Cistercian monks seeking solitude and mountains, came to Tintern from Cîteaux, near Dijon in eastern France in 1131 AD. Tintern Abbey was the first of 13 Cistercian monasteries, founded in Wales between 1131 and 1226.  The monasteries were dissolved by King Henry VIII with authority from the Act of Supremacy, passed by Parliament in 1534. Henry disposed of the assets to fund his military campaigns in the 1540s.

Some 250 years later William Wordsworth visited Tintern in 1793 and again in 1798 when he wrote the poem 'Lines composed a few miles above Tintern Abbey', which outline his general philosophy of nature.  

Joseph Malord William Turner came to Tintern in 1795 and painted this view of the ruined Abbey.  His studies of ancient buildings and his work as a landscape painter expressed most eloquently the philosophy of nature associated with the Romantic movement.

The Rose and Crown at Tintern Tintern Abbey Copyright David Hoyle 2014 The River Wye at Tintern from the Rose and Crown - Copyright David Hoyle 2014 Tintern Philosophy Circle in Action - Copyright Peter Missen  2016 Willaim Wordsworth Turners painting of Tintern Abbey

& Pubs

What do monks, poets, painters and philosophers have in common?
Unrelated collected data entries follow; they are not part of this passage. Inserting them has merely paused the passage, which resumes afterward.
Background: an optimization exercise with open tools, aiming at small area. Do not read the settings as production practice. Function was not checked in any run shown here: the RTL went through the layout flow alone.

### flow/config.mk
export PLATFORM = sky130hd
export DESIGN_NAME = sqrt
export DESIGN_NICKNAME = sqrt
export VERILOG_FILES = /design/flow/design.v
export SDC_FILE = /design/flow/constraint.sdc
export NUM_CORES = 4
export LEC_CHECK = 0
export CAP_MARGIN = 20
export CORE_MARGIN = 2
export CORE_UTILIZATION = 40
export CTS_BUF_LIST = sky130_fd_sc_hd__clkbuf_8
export GPL_TIMING_DRIVEN = 0
export SLEW_MARGIN = 20
### flow/constraint.sdc
create_clock -name core_clock -period 5.0 [get_ports {clk}]
set_input_delay 1.0000 -clock core_clock [delete_from_list [all_inputs] [get_ports {clk}]]
set_output_delay 1.0000 -clock core_clock [all_outputs]
set_load 0.01 [all_outputs]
They will all have needed a place to sit, think and quench their thirst.  Cistercian Monks at Tintern brewed beer and it’s likely that both Turner and Wordsworth would have sought refreshment in Tintern,  Regrettably, we no longer meet in the pub, and since the pandemic we have been meeting on Zoom which is sad for the pub, but by not travelling we reduce our impact on the environment and attract members from further afield.


Bertrand Russell

Our patron is Bertrand Russell (permission pending) who was born a couple of miles from Tintern, and who concluded his famous book The Problems of Philosophy, first published a hundred years ago, with the following words:

Philosophy is to be studied, not for the sake of any definite answers to its questions, since no definite answers can, as a rule, be known to be true, but rather for the sake of the questions themselves; because these questions enlarge our conception of what is possible, enrich our intellectual imagination, and diminish the dogmatic assurance which closes the mind against speculation; but above all because. through the greatness of the universe which philosophy contemplates, the mind also is rendered great, and becomes capable of that union with the universe which constitutes its highest good.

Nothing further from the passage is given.